▶ [Requirement] Wherever "ARESETn" shows up in the records below, copy the whole line.
***** Listed records *****
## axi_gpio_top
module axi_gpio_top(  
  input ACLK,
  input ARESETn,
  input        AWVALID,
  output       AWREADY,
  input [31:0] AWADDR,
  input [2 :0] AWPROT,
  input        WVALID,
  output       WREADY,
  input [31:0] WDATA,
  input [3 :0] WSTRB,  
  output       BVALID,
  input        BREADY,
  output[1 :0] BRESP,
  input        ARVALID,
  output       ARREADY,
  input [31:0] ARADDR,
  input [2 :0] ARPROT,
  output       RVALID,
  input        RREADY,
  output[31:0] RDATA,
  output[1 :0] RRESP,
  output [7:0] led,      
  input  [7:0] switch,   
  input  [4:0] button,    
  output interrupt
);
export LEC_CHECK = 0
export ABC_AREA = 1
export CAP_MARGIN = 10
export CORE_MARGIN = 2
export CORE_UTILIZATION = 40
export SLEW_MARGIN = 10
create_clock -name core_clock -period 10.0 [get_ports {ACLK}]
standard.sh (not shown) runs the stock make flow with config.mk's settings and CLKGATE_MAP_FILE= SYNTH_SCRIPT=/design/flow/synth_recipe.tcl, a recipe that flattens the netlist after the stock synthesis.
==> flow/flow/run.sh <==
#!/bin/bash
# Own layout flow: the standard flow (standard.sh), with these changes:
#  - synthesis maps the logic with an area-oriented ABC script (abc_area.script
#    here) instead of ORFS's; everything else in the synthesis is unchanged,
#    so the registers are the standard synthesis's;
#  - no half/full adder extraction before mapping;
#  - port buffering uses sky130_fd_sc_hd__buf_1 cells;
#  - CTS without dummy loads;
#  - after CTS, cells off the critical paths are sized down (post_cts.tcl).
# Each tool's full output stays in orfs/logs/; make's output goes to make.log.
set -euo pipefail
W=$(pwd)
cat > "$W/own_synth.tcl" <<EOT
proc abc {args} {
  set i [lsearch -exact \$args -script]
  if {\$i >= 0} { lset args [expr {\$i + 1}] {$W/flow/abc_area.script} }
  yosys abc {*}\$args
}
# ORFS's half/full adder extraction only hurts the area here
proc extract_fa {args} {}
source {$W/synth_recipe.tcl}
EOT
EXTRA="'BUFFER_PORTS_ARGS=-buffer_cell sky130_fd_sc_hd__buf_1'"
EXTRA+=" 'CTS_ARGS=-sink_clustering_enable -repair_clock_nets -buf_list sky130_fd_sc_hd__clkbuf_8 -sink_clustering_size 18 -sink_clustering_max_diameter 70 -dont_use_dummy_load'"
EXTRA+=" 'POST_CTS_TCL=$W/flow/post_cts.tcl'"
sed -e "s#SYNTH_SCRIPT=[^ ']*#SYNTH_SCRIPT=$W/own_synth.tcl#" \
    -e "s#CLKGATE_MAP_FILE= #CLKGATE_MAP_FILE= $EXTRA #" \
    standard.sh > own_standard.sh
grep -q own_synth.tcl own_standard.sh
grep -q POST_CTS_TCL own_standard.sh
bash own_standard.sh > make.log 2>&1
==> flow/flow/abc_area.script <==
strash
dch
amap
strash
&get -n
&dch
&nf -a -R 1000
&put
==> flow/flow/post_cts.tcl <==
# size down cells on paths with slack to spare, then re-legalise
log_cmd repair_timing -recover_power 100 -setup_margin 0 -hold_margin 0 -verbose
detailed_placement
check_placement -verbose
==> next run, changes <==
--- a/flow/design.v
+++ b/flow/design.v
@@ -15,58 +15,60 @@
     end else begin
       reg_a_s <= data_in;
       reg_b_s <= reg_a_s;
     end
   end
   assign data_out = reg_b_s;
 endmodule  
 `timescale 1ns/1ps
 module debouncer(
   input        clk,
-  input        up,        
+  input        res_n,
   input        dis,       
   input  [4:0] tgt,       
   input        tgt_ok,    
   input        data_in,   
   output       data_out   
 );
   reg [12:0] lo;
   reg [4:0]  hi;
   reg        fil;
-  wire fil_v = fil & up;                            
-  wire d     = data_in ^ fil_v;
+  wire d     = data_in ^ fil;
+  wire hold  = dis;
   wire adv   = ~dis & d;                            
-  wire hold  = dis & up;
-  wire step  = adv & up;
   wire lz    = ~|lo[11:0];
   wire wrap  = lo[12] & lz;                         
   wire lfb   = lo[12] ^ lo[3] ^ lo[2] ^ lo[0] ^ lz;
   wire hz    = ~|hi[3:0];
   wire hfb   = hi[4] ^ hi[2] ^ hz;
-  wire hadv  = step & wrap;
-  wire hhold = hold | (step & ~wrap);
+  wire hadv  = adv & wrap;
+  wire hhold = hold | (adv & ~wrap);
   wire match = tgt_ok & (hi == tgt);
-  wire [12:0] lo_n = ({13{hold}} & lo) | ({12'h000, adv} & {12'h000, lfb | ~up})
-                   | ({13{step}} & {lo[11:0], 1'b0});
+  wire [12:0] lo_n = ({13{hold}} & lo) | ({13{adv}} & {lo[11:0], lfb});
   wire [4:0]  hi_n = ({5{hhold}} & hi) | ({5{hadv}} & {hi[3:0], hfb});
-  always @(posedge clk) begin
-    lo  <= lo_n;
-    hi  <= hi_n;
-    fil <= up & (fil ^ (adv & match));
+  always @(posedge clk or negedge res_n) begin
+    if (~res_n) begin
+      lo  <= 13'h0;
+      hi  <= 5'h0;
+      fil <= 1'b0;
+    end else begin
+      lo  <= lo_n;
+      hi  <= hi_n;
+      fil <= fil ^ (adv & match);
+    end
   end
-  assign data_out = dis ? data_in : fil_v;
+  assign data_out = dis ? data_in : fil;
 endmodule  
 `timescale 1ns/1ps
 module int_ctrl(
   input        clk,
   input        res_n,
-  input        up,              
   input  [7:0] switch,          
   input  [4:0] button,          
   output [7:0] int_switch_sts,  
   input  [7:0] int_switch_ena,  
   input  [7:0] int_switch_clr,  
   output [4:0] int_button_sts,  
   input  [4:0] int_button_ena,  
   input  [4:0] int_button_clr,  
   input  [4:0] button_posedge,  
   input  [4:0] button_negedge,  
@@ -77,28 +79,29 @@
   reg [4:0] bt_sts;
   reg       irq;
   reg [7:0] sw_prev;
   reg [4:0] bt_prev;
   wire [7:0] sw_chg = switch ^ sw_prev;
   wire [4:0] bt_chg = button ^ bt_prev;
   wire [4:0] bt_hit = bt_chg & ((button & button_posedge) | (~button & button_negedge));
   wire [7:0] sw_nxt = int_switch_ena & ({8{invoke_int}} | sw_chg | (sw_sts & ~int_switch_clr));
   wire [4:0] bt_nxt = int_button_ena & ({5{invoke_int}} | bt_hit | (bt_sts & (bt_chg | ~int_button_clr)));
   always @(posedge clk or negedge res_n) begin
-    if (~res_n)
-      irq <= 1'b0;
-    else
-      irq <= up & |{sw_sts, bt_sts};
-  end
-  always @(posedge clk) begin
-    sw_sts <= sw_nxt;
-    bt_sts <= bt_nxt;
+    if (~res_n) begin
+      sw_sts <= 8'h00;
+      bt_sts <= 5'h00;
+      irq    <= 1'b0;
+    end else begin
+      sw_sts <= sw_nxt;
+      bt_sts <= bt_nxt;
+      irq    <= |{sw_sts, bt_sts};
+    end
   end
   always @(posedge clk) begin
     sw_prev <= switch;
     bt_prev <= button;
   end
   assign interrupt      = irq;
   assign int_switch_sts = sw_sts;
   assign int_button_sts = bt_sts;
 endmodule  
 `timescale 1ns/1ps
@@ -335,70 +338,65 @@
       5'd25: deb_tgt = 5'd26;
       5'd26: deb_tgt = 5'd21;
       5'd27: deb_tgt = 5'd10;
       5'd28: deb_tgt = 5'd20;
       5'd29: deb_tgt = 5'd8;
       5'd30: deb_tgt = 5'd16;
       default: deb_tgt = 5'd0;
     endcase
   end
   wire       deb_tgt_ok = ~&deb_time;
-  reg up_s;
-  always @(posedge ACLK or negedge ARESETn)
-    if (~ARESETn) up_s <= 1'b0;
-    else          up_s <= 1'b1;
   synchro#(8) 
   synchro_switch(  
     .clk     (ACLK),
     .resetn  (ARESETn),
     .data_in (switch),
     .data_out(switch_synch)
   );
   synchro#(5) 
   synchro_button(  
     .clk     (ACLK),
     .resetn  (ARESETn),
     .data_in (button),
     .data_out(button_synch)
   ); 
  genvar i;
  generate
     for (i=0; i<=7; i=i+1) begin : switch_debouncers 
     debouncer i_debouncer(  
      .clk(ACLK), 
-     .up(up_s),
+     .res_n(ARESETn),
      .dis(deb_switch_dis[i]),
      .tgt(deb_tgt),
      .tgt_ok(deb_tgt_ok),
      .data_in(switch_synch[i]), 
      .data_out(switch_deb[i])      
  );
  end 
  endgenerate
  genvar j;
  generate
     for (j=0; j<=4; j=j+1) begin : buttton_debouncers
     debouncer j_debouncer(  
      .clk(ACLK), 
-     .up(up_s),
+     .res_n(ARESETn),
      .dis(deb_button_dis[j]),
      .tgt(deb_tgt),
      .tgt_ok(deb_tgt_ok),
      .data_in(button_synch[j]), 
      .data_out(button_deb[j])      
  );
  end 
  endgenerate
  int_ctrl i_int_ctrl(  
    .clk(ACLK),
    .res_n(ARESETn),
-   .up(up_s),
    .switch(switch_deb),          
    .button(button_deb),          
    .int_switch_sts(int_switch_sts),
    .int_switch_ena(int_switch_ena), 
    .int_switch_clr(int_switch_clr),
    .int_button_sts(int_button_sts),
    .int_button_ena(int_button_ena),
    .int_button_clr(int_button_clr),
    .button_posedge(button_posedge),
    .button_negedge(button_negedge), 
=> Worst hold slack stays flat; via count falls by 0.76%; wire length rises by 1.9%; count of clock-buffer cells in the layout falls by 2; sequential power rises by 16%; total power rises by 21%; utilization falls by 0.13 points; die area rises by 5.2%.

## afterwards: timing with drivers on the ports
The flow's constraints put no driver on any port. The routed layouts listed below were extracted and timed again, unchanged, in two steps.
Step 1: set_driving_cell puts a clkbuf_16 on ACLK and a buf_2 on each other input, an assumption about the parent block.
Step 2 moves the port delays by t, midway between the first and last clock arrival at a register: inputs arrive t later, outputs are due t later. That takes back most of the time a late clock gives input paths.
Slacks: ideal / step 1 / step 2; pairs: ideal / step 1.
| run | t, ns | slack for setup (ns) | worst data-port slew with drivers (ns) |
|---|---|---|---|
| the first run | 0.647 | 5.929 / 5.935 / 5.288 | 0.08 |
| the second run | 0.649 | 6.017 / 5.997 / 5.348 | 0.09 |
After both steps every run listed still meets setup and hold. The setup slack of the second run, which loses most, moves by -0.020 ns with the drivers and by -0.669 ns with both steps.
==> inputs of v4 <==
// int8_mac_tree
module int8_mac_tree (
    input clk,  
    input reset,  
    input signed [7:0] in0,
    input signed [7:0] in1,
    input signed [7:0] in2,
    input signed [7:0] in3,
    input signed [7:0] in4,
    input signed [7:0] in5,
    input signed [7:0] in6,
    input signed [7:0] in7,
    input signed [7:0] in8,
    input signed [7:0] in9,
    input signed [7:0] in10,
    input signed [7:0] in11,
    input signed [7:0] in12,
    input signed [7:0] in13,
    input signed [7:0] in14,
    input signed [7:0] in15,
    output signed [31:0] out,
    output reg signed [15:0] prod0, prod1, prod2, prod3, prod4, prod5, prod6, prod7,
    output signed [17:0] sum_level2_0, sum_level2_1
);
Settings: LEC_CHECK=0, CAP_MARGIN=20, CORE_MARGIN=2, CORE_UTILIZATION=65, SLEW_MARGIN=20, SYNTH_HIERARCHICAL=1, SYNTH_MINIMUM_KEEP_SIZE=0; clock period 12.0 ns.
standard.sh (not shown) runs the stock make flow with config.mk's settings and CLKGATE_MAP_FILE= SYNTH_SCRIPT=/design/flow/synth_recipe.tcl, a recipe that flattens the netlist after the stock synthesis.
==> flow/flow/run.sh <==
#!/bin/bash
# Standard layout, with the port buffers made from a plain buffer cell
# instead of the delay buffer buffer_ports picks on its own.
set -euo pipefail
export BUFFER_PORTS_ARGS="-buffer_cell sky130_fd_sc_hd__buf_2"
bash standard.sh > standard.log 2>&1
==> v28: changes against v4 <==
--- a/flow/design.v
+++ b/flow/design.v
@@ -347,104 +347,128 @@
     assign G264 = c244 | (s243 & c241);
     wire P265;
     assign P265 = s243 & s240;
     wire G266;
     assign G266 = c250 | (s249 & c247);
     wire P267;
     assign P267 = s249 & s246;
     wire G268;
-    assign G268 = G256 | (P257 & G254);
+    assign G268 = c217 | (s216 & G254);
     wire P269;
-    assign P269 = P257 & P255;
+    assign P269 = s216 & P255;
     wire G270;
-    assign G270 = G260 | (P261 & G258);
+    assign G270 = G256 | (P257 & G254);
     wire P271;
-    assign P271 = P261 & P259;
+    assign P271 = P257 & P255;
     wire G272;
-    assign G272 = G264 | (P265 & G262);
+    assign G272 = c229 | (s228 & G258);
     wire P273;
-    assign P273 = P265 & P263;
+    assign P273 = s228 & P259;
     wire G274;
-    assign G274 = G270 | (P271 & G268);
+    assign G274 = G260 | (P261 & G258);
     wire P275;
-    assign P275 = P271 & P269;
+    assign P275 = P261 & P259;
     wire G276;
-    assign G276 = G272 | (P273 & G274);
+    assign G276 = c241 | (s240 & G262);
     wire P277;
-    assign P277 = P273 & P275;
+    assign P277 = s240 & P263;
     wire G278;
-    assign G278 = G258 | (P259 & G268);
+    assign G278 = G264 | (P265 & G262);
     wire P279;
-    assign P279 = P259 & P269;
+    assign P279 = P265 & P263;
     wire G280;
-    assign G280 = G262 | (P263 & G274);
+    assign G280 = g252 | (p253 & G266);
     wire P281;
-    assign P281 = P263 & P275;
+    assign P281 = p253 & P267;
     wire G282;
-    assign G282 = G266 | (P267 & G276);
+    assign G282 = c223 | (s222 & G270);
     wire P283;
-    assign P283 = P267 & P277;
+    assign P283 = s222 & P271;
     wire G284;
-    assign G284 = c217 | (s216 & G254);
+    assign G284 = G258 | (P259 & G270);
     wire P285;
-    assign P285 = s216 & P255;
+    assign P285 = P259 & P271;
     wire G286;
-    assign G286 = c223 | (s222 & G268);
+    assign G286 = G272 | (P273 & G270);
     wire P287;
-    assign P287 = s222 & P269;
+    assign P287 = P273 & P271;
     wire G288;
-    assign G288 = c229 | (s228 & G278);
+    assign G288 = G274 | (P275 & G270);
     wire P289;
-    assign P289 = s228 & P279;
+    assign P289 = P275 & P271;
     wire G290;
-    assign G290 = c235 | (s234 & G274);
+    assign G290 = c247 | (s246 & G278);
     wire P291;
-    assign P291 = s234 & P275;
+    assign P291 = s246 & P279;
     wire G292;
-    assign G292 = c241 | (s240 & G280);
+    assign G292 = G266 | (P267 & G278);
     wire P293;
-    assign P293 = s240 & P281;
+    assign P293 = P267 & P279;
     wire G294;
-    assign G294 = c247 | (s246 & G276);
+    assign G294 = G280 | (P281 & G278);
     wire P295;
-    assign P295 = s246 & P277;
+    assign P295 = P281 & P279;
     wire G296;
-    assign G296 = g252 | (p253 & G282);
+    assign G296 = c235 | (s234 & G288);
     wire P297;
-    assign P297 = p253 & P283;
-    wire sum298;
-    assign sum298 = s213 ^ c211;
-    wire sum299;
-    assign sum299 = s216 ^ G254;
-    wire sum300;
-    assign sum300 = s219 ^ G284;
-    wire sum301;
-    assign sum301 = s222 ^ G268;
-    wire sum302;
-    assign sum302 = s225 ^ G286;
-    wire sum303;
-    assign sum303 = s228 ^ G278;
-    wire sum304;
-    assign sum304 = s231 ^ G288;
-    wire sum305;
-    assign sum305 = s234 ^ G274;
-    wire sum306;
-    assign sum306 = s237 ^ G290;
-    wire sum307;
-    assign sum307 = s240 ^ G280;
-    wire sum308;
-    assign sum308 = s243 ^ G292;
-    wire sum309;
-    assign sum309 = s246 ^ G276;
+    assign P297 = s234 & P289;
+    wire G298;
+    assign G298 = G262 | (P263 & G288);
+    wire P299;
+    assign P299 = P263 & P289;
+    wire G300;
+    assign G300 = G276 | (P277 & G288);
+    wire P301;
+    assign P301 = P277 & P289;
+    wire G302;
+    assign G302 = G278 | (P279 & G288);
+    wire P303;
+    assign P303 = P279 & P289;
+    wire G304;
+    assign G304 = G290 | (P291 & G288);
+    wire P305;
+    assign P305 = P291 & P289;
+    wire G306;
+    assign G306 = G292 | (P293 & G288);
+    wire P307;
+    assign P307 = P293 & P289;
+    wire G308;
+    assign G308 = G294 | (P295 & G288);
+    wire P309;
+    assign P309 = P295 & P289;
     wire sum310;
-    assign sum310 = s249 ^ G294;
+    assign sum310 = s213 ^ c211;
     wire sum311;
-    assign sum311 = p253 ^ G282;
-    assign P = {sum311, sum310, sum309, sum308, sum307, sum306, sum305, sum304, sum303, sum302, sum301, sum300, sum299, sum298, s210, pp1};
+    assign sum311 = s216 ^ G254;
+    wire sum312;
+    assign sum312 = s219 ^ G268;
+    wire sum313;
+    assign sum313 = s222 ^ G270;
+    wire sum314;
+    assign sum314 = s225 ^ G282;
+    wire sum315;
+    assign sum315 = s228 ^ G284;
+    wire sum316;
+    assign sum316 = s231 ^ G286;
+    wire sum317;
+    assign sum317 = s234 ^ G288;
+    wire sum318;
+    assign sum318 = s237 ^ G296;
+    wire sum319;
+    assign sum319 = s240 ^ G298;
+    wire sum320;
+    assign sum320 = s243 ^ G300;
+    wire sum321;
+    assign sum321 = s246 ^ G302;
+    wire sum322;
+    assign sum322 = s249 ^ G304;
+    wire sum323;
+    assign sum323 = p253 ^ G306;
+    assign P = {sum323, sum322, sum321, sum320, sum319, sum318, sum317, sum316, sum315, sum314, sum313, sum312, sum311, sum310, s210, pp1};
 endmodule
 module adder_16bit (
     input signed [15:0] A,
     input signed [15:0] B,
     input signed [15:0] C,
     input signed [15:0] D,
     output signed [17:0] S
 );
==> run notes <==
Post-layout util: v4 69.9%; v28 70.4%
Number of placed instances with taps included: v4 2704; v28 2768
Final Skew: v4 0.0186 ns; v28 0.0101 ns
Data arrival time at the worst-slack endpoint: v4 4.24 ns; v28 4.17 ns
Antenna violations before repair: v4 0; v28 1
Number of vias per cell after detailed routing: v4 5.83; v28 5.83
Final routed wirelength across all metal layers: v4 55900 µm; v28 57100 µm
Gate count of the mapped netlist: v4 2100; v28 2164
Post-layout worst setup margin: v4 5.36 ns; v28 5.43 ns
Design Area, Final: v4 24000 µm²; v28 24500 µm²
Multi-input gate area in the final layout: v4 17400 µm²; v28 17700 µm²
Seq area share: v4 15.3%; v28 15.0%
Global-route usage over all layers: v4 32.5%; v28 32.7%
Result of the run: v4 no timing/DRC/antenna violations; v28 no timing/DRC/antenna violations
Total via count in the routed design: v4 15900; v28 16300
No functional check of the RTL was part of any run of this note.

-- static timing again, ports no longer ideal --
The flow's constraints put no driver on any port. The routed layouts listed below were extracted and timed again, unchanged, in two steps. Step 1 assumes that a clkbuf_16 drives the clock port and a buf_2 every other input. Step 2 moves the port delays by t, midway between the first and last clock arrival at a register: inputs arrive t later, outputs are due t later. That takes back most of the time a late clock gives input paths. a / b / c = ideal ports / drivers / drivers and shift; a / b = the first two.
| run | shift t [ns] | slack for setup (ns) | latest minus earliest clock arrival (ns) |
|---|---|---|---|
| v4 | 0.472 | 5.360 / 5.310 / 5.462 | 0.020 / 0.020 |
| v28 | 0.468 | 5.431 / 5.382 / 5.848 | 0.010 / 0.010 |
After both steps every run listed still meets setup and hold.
What follows belongs to an exercise in optimizing a design on an open flow for small area; a production flow would make more cautious choices. In this exercise RTL edits were held to simulation tests only and were not proved equivalent to the original. In every run shown here, the design's own scripts or RTL, not TritonCTS, make the clock network. No driver is modelled on the clock port, so clock power and skew are understated where the tree is cut down; a real chip needs a root buffer or a tree. No activity file was given, so power comes from the tool's default toggle rates.

==> design/flow/flow/run.sh <==
#!/bin/bash
# Own layout flow: the standard ORFS flow (standard.sh), with
#  - synthesis: the same script (synth_recipe.tcl), but ABC maps with an
#    area-oriented script (abc_area.script here) and full adders are not
#    extracted first, so ABC sees all of the logic; registers are unchanged;
#  - port buffers: the smallest buffer cell;
#  - tie cells: not duplicated per load;
#  - clock tree: one clock buffer for all registers (own_cts.tcl).
# Each tool's output goes to a log file of its own in this folder.
set -euo pipefail
W=$(pwd)
rm -rf "$W/scripts_own"
cp -r "$FLOW_HOME/scripts" "$W/scripts_own"
cp "$W/flow/abc_area.script" "$W/scripts_own/abc_area.script"
sed -i 's|^log_cmd clock_tree_synthesis .*|source $::env(OWN_CTS_TCL)|' "$W/scripts_own/cts.tcl"
grep -q OWN_CTS_TCL "$W/scripts_own/cts.tcl"
V=(SCRIPTS_DIR="$W/scripts_own" ABC_AREA=1 ADDER_MAP_FILE=
   "BUFFER_PORTS_ARGS=-buffer_cell sky130_fd_sc_hd__buf_1"
   SKIP_REPAIR_TIE_FANOUT=1
   OWN_CTS_TCL="$W/flow/own_cts.tcl" OWN_CLK_BUF=sky130_fd_sc_hd__clkbuf_8 OWN_CLK_NBUF=2)
bash standard.sh "${V[@]}" synth > "$W/log_synth.txt" 2>&1
bash standard.sh "${V[@]}" finish > "$W/log_layout.txt" 2>&1
==> design/flow/flow/abc_area.script <==
strash
&get -n
&st
&dch
&nf -R 1000
&put
strash
&get -n
&st
&dch
&nf -R 1000
&put
topo
==> design/flow/flow/own_cts.tcl <==
# Clock tree: OWN_CLK_NBUF clock buffers of type OWN_CLK_BUF, one per group of
# registers (the groups split the registers left to right), each placed at
# the centre of its group; the clock port drives only these buffers.
set block [ord::get_db_block]
set dbu [$block getDbUnitsPerMicron]
set sinks {}
foreach it [[$block findNet clk] getITerms] {
  set bb [[$it getInst] getBBox]
  lappend sinks [list [expr {([$bb xMin] + [$bb xMax]) / 2.0 / $dbu}] \
                      [expr {([$bb yMin] + [$bb yMax]) / 2.0 / $dbu}] \
                      [[$it getInst] getName]/[[$it getMTerm] getName]]
}
set sinks [lsort -real -index 0 $sinks]
set nbuf $::env(OWN_CLK_NBUF)
set n [llength $sinks]
for {set g 0} {$g < $nbuf} {incr g} {
  set part [lrange $sinks [expr {$g * $n / $nbuf}] [expr {($g + 1) * $n / $nbuf - 1}]]
  set sx 0
  set sy 0
  set pins {}
  foreach s $part {
    set sx [expr {$sx + [lindex $s 0]}]
    set sy [expr {$sy + [lindex $s 1]}]
    lappend pins [get_pins [lindex $s 2]]
  }
  set cx [expr {$sx / [llength $part]}]
  set cy [expr {$sy / [llength $part]}]
  puts "own clock buffer $g: $::env(OWN_CLK_BUF) for [llength $part] sinks at ($cx, $cy)"
  insert_buffer -buffer_cell $::env(OWN_CLK_BUF) -net clk -load_pins $pins \
    -location [list $cx $cy] -buffer_name clkbuf_own$g -net_name clknet_own$g
}
set_propagated_clock [all_clocks]
==> design/flow/standard.sh <==
#!/bin/bash
# synth_recipe.tcl (not shown) runs the flow's synth.tcl, then flattens the netlist and writes it again
# the make line also repeats each setting of config.mk as NAME=value (left out here)
make -C /OpenROAD-flow-scripts/flow DESIGN_CONFIG=/design/flow/config.mk WORK_HOME=/design/flow/orfs CLKGATE_MAP_FILE= SYNTH_SCRIPT=/design/flow/synth_recipe.tcl "${@:-finish}"
==> design/flow/config.mk <==
export PLATFORM = sky130hd
export DESIGN_NAME = top_level
export DESIGN_NICKNAME = top_level
export VERILOG_FILES = /design/flow/design.v
export SDC_FILE = /design/flow/constraint.sdc
export NUM_CORES = 4
export LEC_CHECK = 0
export CAP_MARGIN = 20
export CORE_MARGIN = 2
export CORE_UTILIZATION = 40
export CTS_BUF_LIST = sky130_fd_sc_hd__clkbuf_4 sky130_fd_sc_hd__clkbuf_8
export PLACE_DENSITY = 0.6
export SLEW_MARGIN = 20
==> design/flow/constraint.sdc <==
create_clock -name core_clock -period 100.0 [get_ports {clk}]
set_input_delay 20.0000 -clock core_clock [delete_from_list [all_inputs] [get_ports {clk}]]
set_output_delay 20.0000 -clock core_clock [all_outputs]
set_load 0.01 [all_outputs]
*****
▶ [Task output]
  input ARESETn,
-  always @(posedge ACLK or negedge ARESETn)
-    if (~ARESETn) up_s <= 1'b0;
     .resetn  (ARESETn),
     .resetn  (ARESETn),
+     .res_n(ARESETn),
+     .res_n(ARESETn),
    .res_n(ARESETn),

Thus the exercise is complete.